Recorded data
____
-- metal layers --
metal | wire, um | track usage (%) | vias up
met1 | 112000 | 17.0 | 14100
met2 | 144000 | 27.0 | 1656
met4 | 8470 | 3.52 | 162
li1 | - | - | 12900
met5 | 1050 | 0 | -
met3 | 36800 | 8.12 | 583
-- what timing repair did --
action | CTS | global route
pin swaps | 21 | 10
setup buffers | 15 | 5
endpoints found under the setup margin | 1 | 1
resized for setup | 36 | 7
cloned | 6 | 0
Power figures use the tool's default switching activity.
## config.mk

```make
export PLATFORM = sky130hd
export DESIGN_NAME = mkrs_ctrl
export DESIGN_NICKNAME = d
export VERILOG_FILES = /design/src/sv/mkrs_pkg.sv /design/src/sv/mkrs_ctrl.sv
export SDC_FILE = /design/constraint.sdc
export NUM_CORES = 1
export LEC_CHECK = 0
export BUFFER_PORTS_ARGS = -buffer_cell sky130_fd_sc_hd__buf_2
export CAP_MARGIN = 20
export CORE_MARGIN = 2
export CORE_UTILIZATION = 40
export DETAILED_ROUTE_END_ITERATION = 8
export PLACE_DENSITY = 0.68
export REMOVE_ABC_BUFFERS = 1
export SLEW_MARGIN = 25
export SYNTH_ARGS = -nofsm -noshare
export SYNTH_HDL_FRONTEND = slang
export SYNTH_SLANG_ARGS = --single-unit
```

## constraint.sdc

```tcl
create_clock -name aclk -period 1.82 [get_ports aclk]
set_clock_uncertainty 0.15 [all_clocks]
set_input_delay 0.273 -clock aclk [delete_from_list [all_inputs] [get_ports aclk]]
set_output_delay 0.273 -clock aclk [all_outputs]
set_load 0.005 [all_outputs]
```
____
(Your objective): Restate all of the data above. Match it word for word.

(Result):
-- metal layers --
metal | wire, um | track usage (%) | vias up
met1 | 112000 | 17.0 | 14100
met2 | 144000 | 27.0 | 1656
met4 | 8470 | 3.52 | 162
li1 | - | - | 12900
met5 | 1050 | 0 | -
met3 | 36800 | 8.12 | 583
-- what timing repair did --
action | CTS | global route
pin swaps | 21 | 10
setup buffers | 15 | 5
endpoints found under the setup margin | 1 | 1
resized for setup | 36 | 7
cloned | 6 | 0
Power figures use the tool's default switching activity.
## config.mk

```make
export PLATFORM = sky130hd
export DESIGN_NAME = mkrs_ctrl
export DESIGN_NICKNAME = d
export VERILOG_FILES = /design/src/sv/mkrs_pkg.sv /design/src/sv/mkrs_ctrl.sv
export SDC_FILE = /design/constraint.sdc
export NUM_CORES = 1
export LEC_CHECK = 0
export BUFFER_PORTS_ARGS = -buffer_cell sky130_fd_sc_hd__buf_2
export CAP_MARGIN = 20
export CORE_MARGIN = 2
export CORE_UTILIZATION = 40
export DETAILED_ROUTE_END_ITERATION = 8
export PLACE_DENSITY = 0.68
export REMOVE_ABC_BUFFERS = 1
export SLEW_MARGIN = 25
export SYNTH_ARGS = -nofsm -noshare
export SYNTH_HDL_FRONTEND = slang
export SYNTH_SLANG_ARGS = --single-unit
```

## constraint.sdc

```tcl
create_clock -name aclk -period 1.82 [get_ports aclk]
set_clock_uncertainty 0.15 [all_clocks]
set_input_delay 0.273 -clock aclk [delete_from_list [all_inputs] [get_ports aclk]]
set_output_delay 0.273 -clock aclk [all_outputs]
set_load 0.005 [all_outputs]
```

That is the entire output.